Perceived performance can have a greater effect on the user’s willingness to stay on the site than technical performance. Perceived performance is tipically measured as the time it takes for the content to be usable, this may occur before assets have finished rendering (images, fonts, JavaScript). It is important the both technical and perceived performance are optimized.
Perceived performance can be improved by
- Using system fonts
- If web fonts are used, initial render ought to use system fonts and switch to the web font once it completes loading (FOUT). In recent browsers this can be achieved in CSS using
font-display: swap.
- As assets load, images, advertisements, video and other embeds, they can cause text content to jump around on the page. Avoid this by using CSS and/or width and height attributes to allow space for this content to fill.
- Lazy load images
Eliminate Unnecessary Downloads
Render blocking downloads will have the largest effect on the perceived performance of a web page. Having some blocking requests is unavoidable but they should be kept to a minimum. Google’s Lighthouse documentation identifies render blocking resources.
Assets used together should be combined into as few downloads as possible. Each file added to a web page introduces additional overhead - even on HTTP/2.
Progressive Enhancement
Progressive enhancement emphasizes core webpage content first. This strategy then progressively adds more nuanced and technically rigorous layers of presentation and features on top of the content as the end-user’s browser/internet connection allow.

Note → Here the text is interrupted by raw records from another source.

<file path="src/ght_pkg.sv">
// ----------------------------------------------------------------------------
// ght_pkg
// Shared constants, codes and types of the generational handle table.
// ----------------------------------------------------------------------------
package ght_pkg;

    localparam int SLOTS        = 2048;
    localparam int TABLES       = 2;
    localparam int SLOT_BITS    = $clog2(SLOTS);          // slot index width
    localparam int HEAD_BITS    = SLOT_BITS + 1;          // holds SLOTS as empty mark
    localparam int TBL_BITS     = $clog2(TABLES);
    localparam int ADDR_BITS    = TBL_BITS + SLOT_BITS;   // entry address
    localparam int VERSION_BITS = 24;
    localparam int PAYLOAD_BITS = 32;

    localparam logic [HEAD_BITS-1:0]    EMPTY_MARK  = HEAD_BITS'(SLOTS);
    localparam logic [VERSION_BITS-1:0] VERSION_MAX = '1;

    // opcodes
    localparam logic [1:0] OP_ALLOC  = 2'd0;
    localparam logic [1:0] OP_FREE   = 2'd1;
    localparam logic [1:0] OP_LOOKUP = 2'd2;

    // result status codes
    localparam logic [1:0] STAT_OK   = 2'd0;
    localparam logic [1:0] STAT_FULL = 2'd1;
    localparam logic [1:0] STAT_BAD  = 2'd2;

    typedef enum logic {
        ST_IDLE,
        ST_EXEC
    } t_state;

    // one memory word: all per-slot state
    typedef struct packed {
        logic                    live;
        logic [HEAD_BITS-1:0]    free_link;
        logic [VERSION_BITS-1:0] version;
        logic [PAYLOAD_BITS-1:0] payload;
    } t_entry;

    localparam int ENTRY_BITS = $bits(t_entry);

    // transaction in flight plus the table's list state
    typedef struct packed {
        logic [1:0]              op;
        logic [TBL_BITS-1:0]     tbl;
        logic [SLOT_BITS-1:0]    slot;
        logic [VERSION_BITS-1:0] ver;
        logic [PAYLOAD_BITS-1:0] pay;
        logic [HEAD_BITS-1:0]    head;
        logic [HEAD_BITS-1:0]    used;
    } t_req;

    // result and update requests from the execute stage
    typedef struct packed {
        logic [1:0]              status;
        logic [SLOT_BITS-1:0]    slot;
        logic [VERSION_BITS-1:0] ver;
        logic [PAYLOAD_BITS-1:0] pay;
        logic                    mem_we;
        t_entry                  wdata;
        logic                    head_we;
        logic [HEAD_BITS-1:0]    head_new;
        logic                    used_we;
        logic [HEAD_BITS-1:0]    used_new;
    } t_exec;

endpackage

</file>
<file path="src/ght_exec.sv">
// ----------------------------------------------------------------------------
// ght_exec
// Modify step: decides the result and the write-back from the slot just read.
// ----------------------------------------------------------------------------
module ght_exec (
    input  ght_pkg::t_req   i_req,
    input  ght_pkg::t_entry i_rd,
    output ght_pkg::t_exec  o_res
);

    logic                             handle_ok;
    logic [ght_pkg::VERSION_BITS-1:0] bumped;

    // slot must have been appended, be live and match the version exactly
    assign handle_ok = ({1'b0, i_req.slot} < i_req.used) && i_rd.live
                       && (i_rd.version == i_req.ver);
    assign bumped    = ght_pkg::VERSION_BITS'(i_rd.version + 1'b1);

    always_comb begin
        o_res          = '0;
        o_res.status   = ght_pkg::STAT_BAD;
        o_res.slot     = i_req.slot;
        o_res.head_new = i_req.head;
        o_res.used_new = i_req.used;
        o_res.wdata    = i_rd;
        case (i_req.op)
            ght_pkg::OP_ALLOC: begin
                if (i_req.head != ght_pkg::EMPTY_MARK) begin
                    // pop the free list
                    o_res.status        = ght_pkg::STAT_OK;
                    o_res.slot          = i_req.head[ght_pkg::SLOT_BITS-1:0];
                    o_res.ver           = i_rd.version;
                    o_res.mem_we        = 1'b1;
                    o_res.wdata.live    = 1'b1;
                    o_res.wdata.payload = i_req.pay;
                    o_res.head_we       = 1'b1;
                    o_res.head_new      = i_rd.free_link;
                end else if (i_req.used != ght_pkg::EMPTY_MARK) begin
                    // append a fresh slot at version zero
                    o_res.status          = ght_pkg::STAT_OK;
                    o_res.slot            = i_req.used[ght_pkg::SLOT_BITS-1:0];
                    o_res.mem_we          = 1'b1;
                    o_res.wdata.live      = 1'b1;
                    o_res.wdata.free_link = ght_pkg::EMPTY_MARK;
                    o_res.wdata.version   = '0;
                    o_res.wdata.payload   = i_req.pay;
                    o_res.used_we         = 1'b1;
                    o_res.used_new        = ght_pkg::HEAD_BITS'(i_req.used + 1'b1);
                end else begin
                    o_res.status = ght_pkg::STAT_FULL;
                    o_res.slot   = '0;
                end
            end
            ght_pkg::OP_FREE: begin
                if (handle_ok) begin
                    o_res.status        = ght_pkg::STAT_OK;
                    o_res.ver           = bumped;
                    o_res.mem_we        = 1'b1;
                    o_res.wdata.live    = 1'b0;
                    o_res.wdata.version = bumped;
                    o_res.wdata.payload = '0;
                    // a slot at the top version retires instead of being pushed
                    if (bumped != ght_pkg::VERSION_MAX) begin
                        o_res.wdata.free_link = i_req.head;
                        o_res.head_we         = 1'b1;
                        o_res.head_new        = {1'b0, i_req.slot};
                    end
                end
            end
            ght_pkg::OP_LOOKUP: begin
                if (handle_ok) begin
                    o_res.status = ght_pkg::STAT_OK;
                    o_res.ver    = i_req.ver;
                    o_res.pay    = i_rd.payload;
                end
            end
            default: begin
                o_res.status = ght_pkg::STAT_BAD;
            end
        endcase
    end

endmodule

</file>
<file path="config.mk">
export PLATFORM = sky130hd
export DESIGN_NAME = ght_exec
export DESIGN_NICKNAME = d
export VERILOG_FILES = /design/src/ght_pkg.sv /design/src/ght_exec.sv
export SDC_FILE = /design/constraint.sdc
export NUM_CORES = 1
export LEC_CHECK = 0
export ABC_AREA = 1
export BUFFER_PORTS_ARGS = -buffer_cell sky130_fd_sc_hd__clkbuf_2
export CAP_MARGIN = 20
export CORE_AREA = 4 4 127 129
export DETAILED_ROUTE_END_ITERATION = 8
export DIE_AREA = 0 0 131 133
export GPL_ROUTABILITY_DRIVEN = 0
export SLEW_MARGIN = 40
export SYNTH_ARGS = -nofsm -noshare
export SYNTH_HDL_FRONTEND = slang
export SYNTH_SLANG_ARGS = --single-unit
</file>
<file path="constraint.sdc">
create_clock -name vclk -period 6
set_input_delay 1.2 -clock vclk [all_inputs]
set_output_delay 1.2 -clock vclk [all_outputs]
set_load 0.03 [all_outputs]
</file>
==> run metrics, run 1 <==
status=finished, final reports clean; commonest non-fill, non-tap cell in the layout=nand2_1; antenna viol nets, final=0; register area=0 um2; 1st-iter DRT viols=approximately 550; total track usage=0.2553; Post-Syn Instances=between 1000 and 1500; area grow syn2layout=36.31%; slew margin rel.=0.4631; IO Pins=about 330; Net Switching=0.3729 mW; M1 WL=approximately 9.9 mm; VDD IR-drop max=between 0.03 and 0.04 mV; drt via density=approximately 4.9; Comb pwr share=1.000; Sequential Power Share=0; CP max FO=20; initial antenna violation count=0; via count=about 7600; critical path arrival=4.03 ns; seq_cells=0; worst hold path type=input port to output port; Final setup viols=0; Sw Share=0.7063; Die H=133 um; Hold Path Sink=o_res[109]; metal3 WL=1.897 mm; n_diodes=0; highest metal used=met4; Max-Cap Viols=0; P_leak=4.292 nW; CP Class=input port to output port; leading cell types in the layout, fill and taps excluded=nand2_1, clkbuf_2, inv_1; grt total ovfl=0; First-pass DRT Iterations=7; hold path start=i_rd[13]; Max Slew Vio Count=0; cts hold-fix bufs=0; RSZ-0062 raised after global routing=false; setup bufs post-CTS=0; Worst Tran Pin Value=approximately 0.8 ns; pin count of the biggest net entering global routing=41; Crit. End Element=output port; register area share after synthesis=0; area share of the largest cell type after synthesis=0.3476; Synth Area per Inst=about 4.5 um2; fin crit share=0.8721; die area=~17000 um2; Final Hold Viols=0; first-pass GRT wire length=about 36 mm; WHS Path Cells=4; post-DP HPWL=between 20 and 25 mm; Worst EP required=around 4.8 ns; netlist area before placement=approximately 4800 um2; Resized Gates After CTS=0; Clock Power Share=0; initial core utilization=0.3161; Synth area leaders=nand2_1, inv_1, nand3_1; Mapped Nets=between 1000 and 1500; clock buffer count=0; final WL=between 20 and 25 mm; crit path time final=5.232 ns; DR WL met2=~11 mm; count of different cell masters after synthesis=38; vias in the first global route=around 7100; core area=roughly 15000 um2; Worst setup SP type=input port; WL per Instance=approximately 15 um; layout net count=about 1500; PortBufs=327; Fin Setup TNS=0 ns; Post-Layout Inst Area=between 6000 and 7000 um2; utilization of the core after routing=0.4309; DRC viols=0; YS warnings=0; # rows=between 40 and 50; Power Internal=~0.16 mW; Max Clock Freq=0.1911 GHz; FILL cells=roughly 1800; fraction of layout cells with a size suffix above 1=0.2712; leading area contributor after synthesis=nand2_1; die width=around 130 um; PD cells=81.50 nW/um2; Cell Area, Placed=6477 um2
metrics by stage:
step	cells	worst slack, ns	hold slack, ns	power (mW)
3_5_place_dp	1534	0.8464	2.733	0.5266
4_1_cts	1534	0.8385	2.735	0.5281
6_report	1534	0.7677	2.737	0.5279
2_1_floorplan	1054	1.544	2.551	0.3288
3_3_place_gp	1534	0.8382	2.731	0.5244
5_1_grt	1534	0.4042	2.754	0.5777
how the worst max path moves through the flow:
stage | slack, ns | end | start | cells past startpoint
floorplan | 1.54 | o_res[1] | i_req[1] | 8
global placement | 0.84 | o_res[63] | i_req[10] | 16
detailed placement | 0.85 | o_res[87] | i_rd[33] | 17
CTS | 0.84 | o_res[87] | i_rd[33] | 17
global route | 0.40 | o_res[89] | i_rd[33] | 17
finish | 0.77 | o_res[87] | i_rd[33] | 17
critical path, cell delays in order:
cell,delay (ns)
clkbuf_2,0.18
ha_1,0.22
nand2_1,0.13
nor2_4,0.22
nand3b_1,0.28
nor2_1,0.16
nand2_1,0.08
nand2_1,0.11
nor2_1,0.05
nand2_1,0.07
nor2_2,0.04
nand2_2,0.34
nand2_2,0.25
inv_2,0.24
nor2_1,0.07
a21oi_1,0.15
clkbuf_2,0.25
power groups by stage:
stage	clock network (mW)	registers, mW	logic, mW
after floorplan	0	0	0.329
after global placement	0	0	0.524
after detailed placement	0	0	0.527
after CTS	0	0	0.528
after global routing	0	0	0.578
final	0	0	0.528
metal layers:
| metal | vias up | track usage |
|---|---|---|
| met4 | 0 | 0.07143 |
| met5 | - | 0 |
| met3 | 52 | 0.02705 |
| met1 | 3297 | 0.3349 |
| met2 | 362 | 0.4371 |
| li1 | 3850 | - |
cells by family (layout without fill, tap and decap cells):
kind of cell | Yosys count | after routing | synth area share
fa+ha+maj | 20 | 20 | 0.05266
xor+xnor | 17 | 17 | 0.03133
buf+inv | 216 | 508 | 0.1835
simple gates | 753 | 753 | 0.6719
compound gates | 48 | 48 | 0.06056
area by class of cell:
| type | count | area, um2 | area share |
|---|---|---|---|
| multi-input cells | 838 | 3885 | 0.5998 |
| repair buffers | 338 | 1719 | 0.2654 |
| inverters | 170 | 638.1 | 0.09851 |
| well taps | 188 | 235.2 | 0.03631 |
synthesized netlist by cell type (all sizes together):
master	n
o21ai	14
a31oi	3
nand2	445
nand3	120
nor4	5
or2	2
nor3	7
ha	20
o211ai	2
o22ai	1
clkinv	2
nor2	129
nand4	34
and3	1
xnor2	5
inv	168
buf	25
a22oi	1
nand2b	1
clkbuf	21
a211oi	1
xor2	12
and2	5
a21oi	18
nand3b	4
o21bai	1
o221ai	7
Note: power is estimated with default switching activity, not from simulation.
==> run 2, diff against run 1 <==
CORE_AREA = 4 4 124 126   (was 4 4 127 129)
DIE_AREA = 0 0 128 130   (was 0 0 131 133)
PLACE_DENSITY = 0.67   (was default)
==> run 2 against run 1 <==
Effect of this change:
- final cell count decreased by 0.26%
- wire length decreased by 3.2%
- critical endpoint is now o_res[92]
- sequential share of layout area unchanged
- worst setup slack improved by 0.063 ns
- sequential cell count unchanged
- die area decreased by 4.5%
==> run metrics, run 2 (synthesized netlist as in run 1, its figures left out) <==
status=finished, final reports clean; Fin Setup TNS=0 ns; fraction of layout cells with a size suffix above 1=0.2704; fin crit share=0.8616; Max Slew Vio Count=0; Resized Gates After CTS=0; cell mode on critical path=nand2_1; Worst setup SP type=input port; area grow syn2layout=36.15%; final WL=roughly 23 mm; crit path time final=roughly 5.2 ns; Worst EP required=between 4 and 5 ns; commonest non-fill, non-tap cell in the layout=nand2_1; Post-Layout Inst Area=about 6500 um2; CP Class=input port to output port; vias in the first global route=between 6000 and 7000; Final Hold Viols=0; grt total ovfl=0; Critical Path Max Stage Delay=approximately 0.34 ns; initial antenna violation count=0; slowest CP cell=nand2_2; die width=roughly 130 um; Die H=130 um; 1st-iter DRT viols=705; Cell Area, Placed=~6500 um2; die area=16640 um2; pin count of the biggest net entering global routing=approximately 40; PD cells=slightly above 80 nW/um2; layout net count=1531; worst hold path type=input port to output port; Max-Cap Viols=0; register area=0 um2; CP Cell Sequence=clkbuf_2 -> ha_1 -> nand2_1 -> nor2_4 -> nand3b_1 -> nor2_1 -> nand2_1 -> nand2_1 -> nor2_1 -> nand2_1 -> nor2_2 -> nand2_2 -> nand2_2 -> inv_2 -> nor2_1 -> a21oi_1 -> clkbuf_2; cts hold-fix bufs=0; antenna viol nets, final=0; drt via density=approximately 5.0; n_diodes=0; total track usage=0.2535; slew margin rel.=0.4901; FILL cells=approximately 1700; Final setup viols=0; CP max FO=20; leading cell types in the layout, fill and taps excluded=nand2_1, clkbuf_2, inv_1; WL per Instance=roughly 15 um; initial core utilization=0.3320; seq_cells=0; P_leak=about 4.3 nW; First-pass DRT Iterations=5; critical path arrival=~4.0 ns; Max Clock Freq=~0.19 GHz; PortBufs=327; via count=around 7600; first-pass GRT wire length=34.85 mm; post-DP HPWL=slightly below 20 mm; setup bufs post-CTS=0; Worst Tran Pin Value=approximately 0.76 ns; DRC viols=0; VDD IR-drop max=between 0.03 and 0.04 mV; RSZ-0062 raised after global routing=false; clock buffer count=0; WHS Path Cells=4; Crit. End Element=output port; IO Pins=between 300 and 400; # rows=44; core area=~14000 um2
-- run 2: critical path, delay by kind of cell --
family,cells,cell delay [ns]
simple gates,12,1.77
fa+ha+maj,1,0.21
buf+inv,3,0.63
compound gates,1,0.14
-- run 2: power breakdown --
part / total, mW / switching [mW] / leakage, nW / internal [mW]
clock: 0 / 0 / 0 / 0
combinational: 0.527 / 0.372 / 4.29 / 0.156
sequential: 0 / 0 / 0 / 0
-- run 2: path summary, 6_finish.rpt --
check	startpoint	end	slack, ns
worst max-delay path	i_rd[33]	o_res[92]	0.83
worst min-delay path	i_rd[17]	o_res[113]	2.73
-- run 2: layout make-up --
type                            count  area, um2  share of cell area
Tap cell                          184      230.2             0.03558
Inverter                          170      638.1             0.09863
Multi-Input combinational cell    838       3882              0.6001
Timing Repair Buffer              338       1719              0.2657
-- run 2: layer usage --
metal | global-route usage | vias to the layer above | share of wire
li1 | - | 3845 | -
met1 | 0.3385 | 3292 | 0.41
met2 | 0.4445 | 420 | 0.48
met3 | 0.01474 | 37 | 0.088
met4 | 0.06804 | 0 | 0.027
met5 | 0 | - | 0
-- run 2: metrics by stage --
step	total power, mW	hold slack (ns)	setup slack [ns]	cells	utilization
after floorplan	0.3288	2.551	1.544	1054	-
after global placement	0.5222	2.730	0.8618	1530	0.4520
after detailed placement	0.5246	2.734	0.8581	1530	0.4520
after CTS	0.5264	2.736	0.8581	1530	0.4520
after global routing	0.5740	2.745	0.5510	1530	0.4520
final	0.5274	2.734	0.8304	1530	0.4520
==> run 3, diff against run 2 <==
CORE_AREA = 4 4 126 128   (was 4 4 124 126)
DIE_AREA = 0 0 130 132   (was 0 0 128 130)
PLACE_DENSITY = default   (was 0.67)
clock period = 4.9 ns   (was 6 ns; I/O delays follow)
==> run 3 against run 2 <==
Effect of this change:
- via count shrank 0.33%
- highest routed layer unchanged
- worst setup slack lost 0.54 ns
- utilization shrank 1.6 points
- sequential cell count is the same
- final cell count grew 0.26%
- count of clock-buffer cells in the layout is the same
==> run metrics, run 3 (synthesized netlist as in run 1, its figures left out) <==
status=finished, final reports clean; WL per Instance=between 15 and 20 um; slew margin rel.=0.4851; core area=about 15000 um2; layout net count=approximately 1500; RSZ-0062 raised after global routing=false; CP delay by family, top=simple AND/OR/NAND/NOR gates; PD cells=99.69 nW/um2; Final setup viols=0; Resized Gates After CTS=0; Critical Path Max Stage Delay=0.44 ns; slowest CP cell=buf_4; clock buffer count=0; crit path time final=roughly 4.6 ns; crit path launch=i_req[7]; Worst Tran Pin Value=a little under 0.8 ns; Max Slew Vio Count=0; first-pass GRT wire length=about 36 mm; placed cells=1534; die area=~17000 um2; IO Pins=about 330; setup bufs post-CTS=0; final WL=23.37 mm; CP max FO=33; seq_cells=0; grt total ovfl=0; 1st-iter DRT viols=511; die width=roughly 130 um; fin crit share=0.9406; DRC viols=0; M1 WL=between 9 and 10 mm; hold path start=i_rd[18]; critical path depth in cells=14; commonest non-fill, non-tap cell in the layout=nand2_1; highest metal used=met4; Final Instance Count excl. Fillers=roughly 1500; Max-Cap Viols=0; P_leak=4.288 nW; vias in the first global route=between 6000 and 7000; CP Cell Sequence=clkbuf_2 -> inv_1 -> ha_1 -> nand2_1 -> nor2_1 -> a211oi_1 -> a21oi_1 -> nor2_2 -> buf_4 -> nand4_1 -> nand3_1 -> nand2_1 -> inv_1 -> clkbuf_2; leading cell types in the layout, fill and taps excluded=nand2_1, clkbuf_2, inv_1; n_diodes=0; Fin Setup TNS=0 ns; CP Class=input port to output port; drt via density=between 4 and 5; First-pass DRT Iterations=5; WHS Path Cells=4; initial core utilization=0.3197; pin count of the biggest net entering global routing=41; Worst setup SP type=input port; Cell Area, Placed=6475 um2; post-DP HPWL=19.93 mm; PortBufs=approximately 330; worst hold path type=input port to output port; area grow syn2layout=36.26%; metal3 WL=around 2 mm; Die H=between 100 and 150 um; Final Hold Viols=0; cts hold-fix bufs=0; antenna viol nets, final=0; fraction of layout cells with a size suffix above 1=0.2712; critical path arrival=roughly 3.6 ns; Worst EP required=3.92 ns; VDD IR-drop max=approximately 0.043 mV; DR WL met2=11.07 mm; total track usage=0.2558; # rows=45; initial antenna violation count=0; via count=~7600; Post-Layout Inst Area=6475 um2; Crit. End Element=output port; register area=0 um2; Max Clock Freq=approximately 0.22 GHz; CP Buf/Inv Count=5
run 3: cell count changes in the layout (fill, tap and decap cells not counted), sizes merged:
cell | before | now
clkinv | 3 | 2
inv | 167 | 168
run 3: path summary, 6_finish.rpt:
check	endpoint	slack, ns
worst max-delay path	o_res[144]	0.29
worst min-delay path	o_res[114]	2.29
run 3: layout make-up:
type / instances / area (um2)
Fill cell: 1760 / 8389
Inverter: 170 / 638.1
Multi-Input combinational cell: 838 / 3882
Tap cell: 188 / 235.2
Timing Repair Buffer: 338 / 1719
run 3: through the flow:
stage / total power [mW] / hold WS [ns] / utilization / setup slack [ns]
2_1_floorplan: 0.4026 / 2.111 / - / 0.8840
3_3_place_gp: 0.6422 / 2.291 / 0.4356 / 0.2945
3_5_place_dp: 0.6444 / 2.292 / 0.4356 / 0.3075
4_1_cts: 0.6463 / 2.293 / 0.4356 / 0.3139
5_1_grt: 0.7058 / 2.311 / 0.4356 / 0.02741
6_report: 0.6455 / 2.293 / 0.4356 / 0.2911
run 3: routing by layer:
layer | track usage | vias to the layer above
met2 | 0.4464 | 373
met4 | 0.05196 | 0
met3 | 0.02472 | 33
li1 | - | 3849
met5 | 0 | -
met1 | 0.3396 | 3314
run 3: power breakdown:
part	switching, mW	total, mW	internal, mW
clock	0	0	0
combinational	0.455	0.645	0.190
sequential	0	0	0
total	0.455	0.645	0.190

The order of displaying content:
First content (HTML), then presentation (CSS) and after that client-side scripting (Chocolatey Layers of Progressive Enhancement).
The basic render should include content for the lowest end browsers and allow for JavaScript to fail. Additional content (carousel frames, items behind accordions, etc) can be loaded and rendered via JavaScript.
Accessibility
We aim to meet the WCAG accessibility guidelines at level AA.
The most important topics for accessibility are:
- Semantic, error free HTML5
- All essential functionality can be executed by keyboard only
- All content is available for all users
- A logical order of content in a web page, tell a story with your HTML
- Dynamic changes on a web page are announced
- Good colour contrast between text and background
- Colour alone isn’t used to convey meaning (for example with error messages)
- Animation is stoppable by the user
- In the Markup Style Guide and the WordPress Accessibility Handbook you’ll find information on how to apply this in your work.